In December 1958 the Union Steamship Company decided to relinquish their lease and the hotel was threatened with closure should a new owner/operator not be found, with the Fijian Government eventually receiving several offers from Singapore, the United States and within Fiji. Eventually the ownership of the Hotel was granted to the Fiji-based Cathay Hotels (Fiji) Ltd under the Chairmanship of Wesley Barrett, with various changes occurring to the hotel to accommodate a new class of tourists brought to Fiji from Pacific-based cruise ships. It was during this period that the exterior was painted pink and in 1960 an air-conditioned wing with 45 rooms was added, together with a swimming pool. However, the pink colour scheme was not well received, and in 1974 Barrett announced a new round of renovations aimed at recreating "the colonial style glory that won the hotel acclaim and a place in the writings of Somerset Maugham", including a return to the original white exterior and the restoration of interior spaces.

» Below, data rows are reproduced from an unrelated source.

--- src/apsq_pkg.sv ---
package apsq_pkg;

  localparam int unsigned WORDS_PER_SECTOR = 256;

  localparam logic [7:0] SEL_MASTER = 8'he0;
  localparam logic [7:0] SEL_SLAVE  = 8'hf0;
  localparam logic [7:0] SRST_BIT   = 8'h04;
  localparam logic [7:0] CMD_READ   = 8'h20;
  localparam logic [7:0] CMD_WRITE  = 8'h30;

  localparam int unsigned ST_BSY = 7;
  localparam int unsigned ST_DRQ = 3;
  localparam int unsigned ST_ERR = 0;

  localparam logic [15:0] OFS_DATA    = 16'd0;
  localparam logic [15:0] OFS_COUNT   = 16'd2;
  localparam logic [15:0] OFS_LBA_LO  = 16'd3;
  localparam logic [15:0] OFS_LBA_MID = 16'd4;
  localparam logic [15:0] OFS_LBA_HI  = 16'd5;
  localparam logic [15:0] OFS_DRIVE   = 16'd6;
  localparam logic [15:0] OFS_CMD     = 16'd7;
  localparam logic [15:0] OFS_ALTSTAT = 16'd2;

  typedef enum logic [1:0] {
    OP_READ_REQ  = 2'd0,
    OP_WRITE_REQ = 2'd1,
    OP_REPLY     = 2'd2,
    OP_HOST_WORD = 2'd3
  } op_t;

  typedef enum logic [2:0] {
    KIND_SETTLE = 3'd0,
    KIND_BREAD  = 3'd1,
    KIND_BWRITE = 3'd2,
    KIND_WREAD  = 3'd3,
    KIND_WWRITE = 3'd4,
    KIND_HOST   = 3'd5,
    KIND_DONE   = 3'd6
  } kind_t;

  typedef enum logic [1:0] {
    CFG_CMD_BASE    = 2'd0,
    CFG_CTRL_BASE   = 2'd1,
    CFG_DRIVE_SLAVE = 2'd2
  } cfg_idx_t;

  typedef enum logic [3:0] {
    PH_IDLE  = 4'b0001,
    PH_POLL  = 4'b0010,
    PH_RDATA = 4'b0100,
    PH_WDATA = 4'b1000
  } phase_t;

  typedef enum logic [3:0] {
    J_REQ         = 4'd0,
    J_SRST        = 4'd1,
    J_DONE        = 4'd2,
    J_POLL        = 4'd3,
    J_WREAD       = 4'd4,
    J_HOST_MORE   = 4'd5,
    J_HOST_END    = 4'd6,
    J_WWRITE_MORE = 4'd7,
    J_WWRITE_END  = 4'd8
  } job_kind_t;

  typedef struct packed {
    job_kind_t   jkind;
    logic        wr;
    logic [27:0] lba;
    logic [7:0]  cnt;
    logic [15:0] data;
  } job_t;

  typedef struct packed {
    logic [15:0] cmd_base;
    logic [15:0] ctrl_base;
    logic        drive_slave;
  } cfg_t;

  typedef struct packed {
    kind_t       kind;
    logic [15:0] bus_addr;
    logic [15:0] value;
    logic        failed;
    logic        last;
  } result_t;

endpackage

Nevertheless throughout the 1980s, the ageing hotel continued to decline and was sold in 1988 to the Nauru Government via the Nauru Phosphate Royalties Trust, who failed to prevent the hotel's closure in 1992. Despite many unsuccessful attempts between the Fijian Government and the Nauru Trust to reopen the hotel, the building continued to deteriorate and in March 2000 the Fijian Government of Mahendra Chaudhry expropriated the property with the intention of restoring and reopening the hotel. However, financial constraints and a decline in tourism as a result of political instability in the country, with coups occurring in 2000 and 2006, led to a stalling of the reopening plans.

However, with a gradual return to stability the Fijian Government restarted attempts to reopen the hotel, with the government-run Fijian Investment Corporation Ltd (FICL) assisting a joint venture between Papua New Guinea's Superannuation Fund (NASFUND), Fiji National Provident Fund (FNPF), and Lamana Developments of Papua New Guinea, announced by Prime Minister Frank Bainimarama on 8 August 2011. NASFUND has a 50% stake, while FNPF and Lamana have 25% stakes each. It was restored to a five-star hotel and re-opened on 24 May 2014, in time for the hotel's 100th anniversary.

InterContinental Hotels Group assumed management of the hotel in July 2020, and it is set to be rebranded as InterContinental Grand Pacific Hotel Suva, following a major renovation.